**Description of the task:**
Scan the records below for the line containing "max-cap violations at 0" and the line containing "share at 0%". Copy both, plus every line between, exactly.

:: Records provided

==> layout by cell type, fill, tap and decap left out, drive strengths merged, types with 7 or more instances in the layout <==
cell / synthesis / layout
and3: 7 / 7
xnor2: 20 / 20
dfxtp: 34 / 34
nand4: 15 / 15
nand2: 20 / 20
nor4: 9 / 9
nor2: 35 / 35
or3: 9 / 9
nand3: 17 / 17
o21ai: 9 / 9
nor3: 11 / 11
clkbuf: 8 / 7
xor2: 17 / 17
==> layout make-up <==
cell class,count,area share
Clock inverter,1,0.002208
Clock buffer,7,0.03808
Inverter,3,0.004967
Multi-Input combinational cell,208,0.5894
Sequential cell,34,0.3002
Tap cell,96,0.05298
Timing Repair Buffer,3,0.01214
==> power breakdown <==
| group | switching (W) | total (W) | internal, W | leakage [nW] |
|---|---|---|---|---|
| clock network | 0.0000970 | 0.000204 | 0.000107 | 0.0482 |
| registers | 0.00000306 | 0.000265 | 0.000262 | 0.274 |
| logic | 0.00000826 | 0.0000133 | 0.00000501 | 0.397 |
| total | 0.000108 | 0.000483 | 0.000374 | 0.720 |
==> run.sh <==
#!/bin/bash
# OpenROAD 26Q1-2900-gdf79404cd8, Yosys 0.63+post, stock flow scripts
make -C /OpenROAD-flow-scripts/flow DESIGN_CONFIG=/design/flow/config.mk WORK_HOME=/design/flow/orfs finish
==> config.mk <==
export PLATFORM = sky130hd
export DESIGN_NAME = ds
export DESIGN_NICKNAME = ds
export VERILOG_FILES = /design/flow/design.v
export SDC_FILE = /design/flow/constraint.sdc
export NUM_CORES = 4
export LEC_CHECK = 1
export CORE_UTILIZATION = 30
==> constraint.sdc <==
current_design ds

set clk_period 4.2
set clk_io_pct 0.2

create_clock -name clk0 -period $clk_period [get_ports {clk}]

set non_clock_inputs [all_inputs -no_clocks]
set_input_delay [expr $clk_period * $clk_io_pct] -clock clk0 $non_clock_inputs
set_output_delay [expr $clk_period * $clk_io_pct] -clock clk0 [all_outputs]
## run.sh

```bash
#!/bin/bash
# OpenROAD 26Q1-2900-gdf79404cd8, Yosys 0.63+post, stock flow scripts
make -C /OpenROAD-flow-scripts/flow DESIGN_CONFIG=/design/flow/config.mk WORK_HOME=/design/flow/orfs finish
```

## config.mk

```make
export PLATFORM = sky130hd
export DESIGN_NAME = ram_wr
export DESIGN_NICKNAME = ram_wr
export VERILOG_FILES = /design/flow/design.v
export SDC_FILE = /design/flow/constraint.sdc
export NUM_CORES = 4
export LEC_CHECK = 1
export CORE_AREA = 10 10 101 101
export DIE_AREA = 0 0 111 111
```

## constraint.sdc

```tcl
current_design ram_wr

set clk_period 5.4
set clk_io_pct 0.2

create_clock -name clk0 -period $clk_period [get_ports {clk}]

set non_clock_inputs [all_inputs -no_clocks]
set_input_delay [expr $clk_period * $clk_io_pct] -clock clk0 $non_clock_inputs
set_output_delay [expr $clk_period * $clk_io_pct] -clock clk0 [all_outputs]
```
--- run.sh ---
#!/bin/bash
# OpenROAD 26Q1-2900-gdf79404cd8, Yosys 0.63+post, stock flow scripts
make -C /OpenROAD-flow-scripts/flow DESIGN_CONFIG=/design/flow/config.mk WORK_HOME=/design/flow/orfs finish
--- config.mk ---
export PLATFORM = sky130hd
export DESIGN_NAME = us
export DESIGN_NICKNAME = us
export VERILOG_FILES = /design/flow/design.v
export SDC_FILE = /design/flow/constraint.sdc
export NUM_CORES = 4
export LEC_CHECK = 1
export CORE_AREA = 10 10 72 72
export DIE_AREA = 0 0 82 82
export SYNTH_MEMORY_MAX_BITS = 65536
--- constraint.sdc ---
current_design us

set clk_period 4.4
set clk_io_pct 0.2

create_clock -name clk0 -period $clk_period [get_ports {clk}]

set non_clock_inputs [all_inputs -no_clocks]
set_input_delay [expr $clk_period * $clk_io_pct] -clock clk0 $non_clock_inputs
set_output_delay [expr $clk_period * $clk_io_pct] -clock clk0 [all_outputs]
--- design.v ---
module us #(
    parameter DATA_WIDTH = 24
)(
    input wire clk,
    input wire rst_n,
    input wire us_run_i,
    output wire us_done_o,
    output wire us_data_valid_o,
    output wire [DATA_WIDTH-1:0] us_data_o,
    input wire ds_data_valid_i,
    input wire [DATA_WIDTH-1:0] ds_data_i
);
reg [DATA_WIDTH-1:0] buffer_1 [0:127];
reg [DATA_WIDTH-1:0] buffer_2 [0:127];
reg [DATA_WIDTH-1:0] buffer_temp [0:127];
reg [DATA_WIDTH-1:0] buf_row_avg[0:127];
reg [DATA_WIDTH-1:0] buf_col_avg[0:127];
reg [DATA_WIDTH-1:0] buf_cross_avg[0:127];
reg [DATA_WIDTH-1:0] buf_row_data;
reg [DATA_WIDTH-1:0] buf_col_data;
reg [DATA_WIDTH-1:0] buf_cross_data;
reg [6:0] buf_1_addr = 0;
reg [6:0] buf_2_addr = 0;
reg buf_rd_en = 0;
reg buf_rd_en_row = 0;
reg buf_rd_en_col = 0;
reg buf_rd_en_cross = 0;
reg [6:0] buf_col_addr;
reg [6:0] buf_row_addr;
reg [6:0] buf_cross_addr;
always @(posedge clk) begin
    if((ds_data_valid_i) && (buf_1_addr < 127)) begin
        buffer_1[buf_1_addr] <= ds_data_i;
        end
        else if((ds_data_valid_i) && (buf_1_addr == 127)) begin
             buffer_2[buf_2_addr] <= ds_data_i;
             end
        if(buf_rd_en_row)begin
            buf_row_data  <= buf_row_avg[buf_row_addr];
            end
            if(buf_rd_en_col)begin
             buf_col_data <= buf_col_avg[buf_col_addr];
             end
             if(buf_rd_en_col)begin
              buf_cross_data <= buf_cross_avg[buf_cross_addr];
              end
    end
integer i, j, k;
always @(posedge clk) begin
    if((buf_1_addr == 127) && (buf_2_addr == 127)) begin
    for(i=0;i<127;i = i+1)begin
        buf_row_avg[i] = buffer_1[i]/2 + buffer_1[i+1]/2;
        buf_row_avg[127] = buffer_1[127];
        end
        for(j=0;j<128;j = j+1)begin
            buf_col_avg[j] = buffer_1[j]/2 + buffer_2[j]/2;
             end
             for(k=0;k<127;k = k+1)begin
                  buf_cross_avg[k] = buffer_1[k]/4 + buffer_1[k+1]/4
                 + buffer_2[k]/4 + buffer_2[k+1]/4;
                     buf_cross_avg[127] = buf_col_avg[127];
                     end
                    buf_rd_en =1;
   end
   end
integer p;
always @(posedge clk) begin
    if(buf_rd_en)begin
      for(p=0;p<128;p=p+1)begin
            buffer_1[p] <= buffer_2[p];
        end
        buf_2_addr = 0;
     end
  end
always @(posedge clk) begin
    if (~rst_n) begin
        buf_1_addr <= 0;
        buf_2_addr <= 0;
    end
   else begin
   if (us_run_i) begin
        if((ds_data_valid_i) && (buf_1_addr < 127)) begin
            buf_1_addr <= buf_1_addr + 1;
            end
          else if((buf_1_addr == 127) && (ds_data_valid_i)) begin
                 buf_2_addr <= buf_2_addr + 1;
             end
        end
    end
end
reg [7:0] row_cnt = 0, col_cnt = 0;
always @(posedge clk) begin
    if (~rst_n) begin
        row_cnt <= 0;
        col_cnt <= 0;
    end
    else begin
        if (us_done_o) begin
             row_cnt <= 0;
             col_cnt <= 0;
        end
        else if (us_run_i) begin
            row_cnt <= row_cnt + 1;
                if (row_cnt == 255) begin
                    col_cnt <= col_cnt + 1;
                end
            end
        end
    end
reg [DATA_WIDTH-1:0] us_data;
always @(posedge clk) begin
   if((us_run_i) && (buf_rd_en)) begin
      if((row_cnt[0] == 0) && (col_cnt[0] == 0)) begin
         us_data <= ds_data_i;
      end
      else if ((row_cnt[0] == 1) && (col_cnt[0] == 0)) begin
         us_data = buf_row_data;
      end
      else if ((row_cnt[0] == 0) && (col_cnt[0] == 1)) begin
         us_data = buf_col_data;
      end
      else if ((row_cnt[0] == 1) && (col_cnt[0] == 1)) begin
         us_data = buf_cross_data;
      end
        end
       end
always @(posedge clk) begin
    if(~rst_n) begin
        buf_col_addr <= 0;
         buf_row_addr <= 0;
          buf_cross_addr <= 0;
    end
    else begin
        if(us_run_i) begin
            if(col_cnt[0] == 0) begin
                if(row_cnt[0] == 1) begin
                    buf_row_addr <= buf_row_addr + 1;
                end
            end
            else if (col_cnt[0] == 1) begin
                if(row_cnt[0] == 0) begin
                    buf_col_addr <= buf_col_addr +1;
                    end
                    else if(row_cnt[0]==1) begin
                        buf_cross_addr = buf_cross_addr +1;
                        end
                end
            end
        end
    end
reg us_data_valid;
always @(posedge clk) begin
    if(us_done_o) begin
        us_data_valid <= 0;
    end
    else begin
    if(buf_rd_en)
        us_data_valid <= us_run_i;
    end
end
always @(posedge clk) begin
        if (us_run_i) begin
            if((col_cnt == 0) && (row_cnt == 1)) begin
                buf_rd_en_row = 1;
            end
            else if ((col_cnt[0] == 0) && (row_cnt == 255)) begin
                buf_rd_en_col = 1;
                buf_rd_en_row = 0;
            end
             else if ((col_cnt[0] == 1) && (row_cnt == 0)) begin
                buf_rd_en_cross = 1;
            end
            else if((col_cnt[0] == 1) && (row_cnt ==255)) begin
                    buf_rd_en_row =1;
                    buf_rd_en_col = 0;
                     buf_rd_en_cross = 0;
                    end
        end
    end
    assign us_data_o = us_data;
    assign us_data_valid_o = us_data_valid;
    assign us_done_o = ((row_cnt == 255) && (col_cnt == 255)) ? 1 : 0;
endmodule
==> changes_impl.md <==
### Changed

* Fin crit period at roughly 2.7 ns
* Initial antenna violation count at 0
* CTS tree: built
* Ratio of final minimum period to clock period at 60.7%
* Sequential element share of the synthesized area at 33.6%
* Hold Path Stages at 2
* Overflow left after global routing at 0
* Fraction of final layout cells with drive strength greater than 1 at 6.36%
* Number of warning messages in the logs at around 50
* Worst Reg-to-Reg Cells at 5
* Number of global-route vias before repair at ~620
* Final setup fails at 0
* Largest net degree at the start of global routing at 17
* Crit path capture type: output pin
* Vias at 579
* Cell count after synthesis at 108
* Synth Area per Inst at between 8 and 9 µm²
* Sw Ratio at 20.1%
* Top cell type by instance count after synthesis: sky130_fd_sc_hd__buf_4
* Register share of total power at between 50% and 60%
* Count of library flops with an enable pin at 0
* Internal portion of total power at 212 µW
* Total wirelength of the detailed-routed design at 1.42 mm
* Final hold violations at 0
* Final weighted congestion in routability-driven placement at 0.687
* Number of sinks driven by the clock tree at 16
* Unique cell type count in the Yosys netlist at 24
* Number of warnings issued by yosys at 18
* Number of top-level pins at 54
* Largest cells by area after synthesis: sky130_fd_sc_hd__dfxtp_1, sky130_fd_sc_hd__buf_4, sky130_fd_sc_hd__xnor2_1
* Setup Skew at between 0.0015 and 0.002 ns
* H-tree depth reported by CTS at 1
* Measured slew at the worst slew-check pin at between 0.6 and 0.7 ns
* DRC errors left at 0
* Leading cell types by count after synthesis: sky130_fd_sc_hd__buf_4, sky130_fd_sc_hd__nor2_1, sky130_fd_sc_hd__dfxtp_1
* Post-Route Setup TNS at 0 ns
* Crit path DAT at 1.79 ns
* Cell at the root of the clock tree: sky130_fd_sc_hd__clkbuf_8
* Area growth from synthesis to layout at -0.262%
* Die X at between 80 and 90 µm
* Combinational share of power at approximately 4%
* Per-cell routed wire length at 9.01 µm
* Clock network power share at 39.9%
* Drt pass-1 iters at 4
* Number of standard-cell rows in the floorplan at 22
* Post-cts hold buffer count at 0
* Highest attainable clock frequency at about 0.37 GHz
* Area share of the leading cell type in the synthesized netlist at 33.6%
* Antenna Violating Nets Remaining at 0
* Via-per-instance ratio at 3.66
* Tightest Hold Check Type: reg -> reg
* Worst Path Required at between 3 and 4 ns
* First-iteration detailed-routing DRC count at 48
* All-layer global routing usage at 4.26%
* Max transition margin at just under 60%
* Post-cts gate resize count at 0
* Total of max-cap violations at 0
* VDD IR-drop max at between 0.00007 and 0.00008 V
* Result of the run: completed
* Reg-to-reg startpoint: col_cnt[0]
* Overall power of the completed layout at 265 µW
* Maximum number of buffers from clock root to sink at 2
* Antenna diode count at 0
* Cell count after placement at 155
* Most common flop cell mapped by yosys: sky130_fd_sc_hd__dfxtp_1
* Port-buffer cells at 3
* Post-synth top area cell: sky130_fd_sc_hd__dfxtp_1
* Die Outline Area at 6720 µm²
* Power Density at 279 nW/µm²
* LEAKAGE at 0.000376 µW
* Critical path fanouts, max at 4
* Number of buffers added by the clock tree synthesis step at 3
* Source of the worst hold timing path: col_cnt[1]
* Final count of pins violating max slew at 0
* Floorplan core area at around 3700 µm²
* Vertical die dimension at 82 µm
* Net switching power of the design at roughly 53 µW
* Global-route wire length before repair at 2.51 mm
* Flops out of synthesis at 16
* Post-synthesis async set-or-reset flop share at 0%
* Post-CTS setup-driven buffer insertion count at 0
* Yosys-reported design area after synthesis at 953 µm²
* HPWL after DPL at about 1.1 mm
* Post-Syn Area at 953 µm²
* Launch point of the critical path: col_cnt[0]
* Critical setup path kind: reg -> out
* RSZ-0062 raised after global routing: false
* Kind of start point of the critical path: flop
* Worst-Skew Late Latency at 0.24 ns
* Cell Count, Final, Fillers Out at 158
* Clock transition at the registers of the reported paths at 0.06 ns
* Effective utilization at floorplan at 25.8%
* Cells in synth_stat.txt at 108
==> final timing paths <==
kind	endpoint	slack, ns
max	us_done_o	1.73
min reg2reg	col_cnt[1]	0.50
min	col_cnt[1]	0.50
max reg2reg	col_cnt[0]	2.56
==> through the flow <==
stage / utilization, % / cell area (µm²) / setup WS, ns / hold WS, ns
global route: 25.8 / 951 / 1.64 / 0.520
floorplan: - / 1040 / 2.56 / 0.468
finish: 25.8 / 951 / 1.73 / 0.498
global placement: 24.7 / 910 / 1.91 / 0.491
detailed placement: 24.7 / 910 / 1.92 / 0.492
CTS: 25.8 / 951 / 1.71 / 0.501
==> cell families (layout without fill, tap and decap cells) <==
| family | count (synthesis) | after routing | share of synthesized area, % |
|---|---|---|---|
| other | 1 | 25 | 0.393 |
| DFF | 16 | 16 | 33.6 |
| buffers and inverters | 29 | 7 | 23.9 |
| adders and majority gates | 2 | 2 | 2.62 |
| xor gates and xnor gates | 14 | 14 | 12.9 |
| muxes | 1 | 1 | 1.05 |
| and+or+nand+nor | 43 | 43 | 24.5 |
| AOI/OAI and AO/OA | 2 | 2 | 1.05 |
==> placed cells by master, fill, tap and decap left out, types with 4 or more instances in the layout <==
cell / count
sky130_fd_sc_hd__conb_1: 25
sky130_fd_sc_hd__nor2_1: 17
sky130_fd_sc_hd__dfxtp_1: 16
sky130_fd_sc_hd__xnor2_1: 11
sky130_fd_sc_hd__nand2_1: 8
sky130_fd_sc_hd__nor3_1: 4
==> critical path: stages, from the launching register on <==
cell and delay, ns:
sky130_fd_sc_hd__dfxtp_1 0.36, sky130_fd_sc_hd__ha_1 0.24, sky130_fd_sc_hd__nand4_1 0.16, sky130_fd_sc_hd__nor4_4 0.28
sky130_fd_sc_hd__clkdlybuf4s50_1 0.50
==> power groups by stage <==
stage / sequential, µW / combinational [µW] / clock [µW]
4_1_cts: 149 / 11.7 / 111
5_1_grt: 149 / 12.9 / 117
6_report: 149 / 10.7 / 106
==> final cells by class <==
class / instances / area (µm²)
tap: 48 / 60.1
inverter: 1 / 3.75
multi-input combinational: 87 / 495
sequential: 16 / 320
timing repair buffer: 3 / 30.0
clock buffer: 3 / 41.3
fill: 387 / 2740
==> per-layer routing <==
layer  wire length [µm]  share of wire, %  global-route usage, %
met5                  0                 0                      0
met1                706                50                   5.69
met2                667                47                   7.05
met3                 50               3.5                  0.661
met4                  0                 0                   1.02
==> sequential cells by signal, indices dropped and copies added, names as in the netlist <==
register / cells
row_cnt: 8
col_cnt: 8
Power is estimated from default activity; no workload was simulated.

::::

**Response to the exercise:**
* Total of max-cap violations at 0
* VDD IR-drop max at between 0.00007 and 0.00008 V
* Result of the run: completed
* Reg-to-reg startpoint: col_cnt[0]
* Overall power of the completed layout at 265 µW
* Maximum number of buffers from clock root to sink at 2
* Antenna diode count at 0
* Cell count after placement at 155
* Most common flop cell mapped by yosys: sky130_fd_sc_hd__dfxtp_1
* Port-buffer cells at 3
* Post-synth top area cell: sky130_fd_sc_hd__dfxtp_1
* Die Outline Area at 6720 µm²
* Power Density at 279 nW/µm²
* LEAKAGE at 0.000376 µW
* Critical path fanouts, max at 4
* Number of buffers added by the clock tree synthesis step at 3
* Source of the worst hold timing path: col_cnt[1]
* Final count of pins violating max slew at 0
* Floorplan core area at around 3700 µm²
* Vertical die dimension at 82 µm
* Net switching power of the design at roughly 53 µW
* Global-route wire length before repair at 2.51 mm
* Flops out of synthesis at 16
* Post-synthesis async set-or-reset flop share at 0%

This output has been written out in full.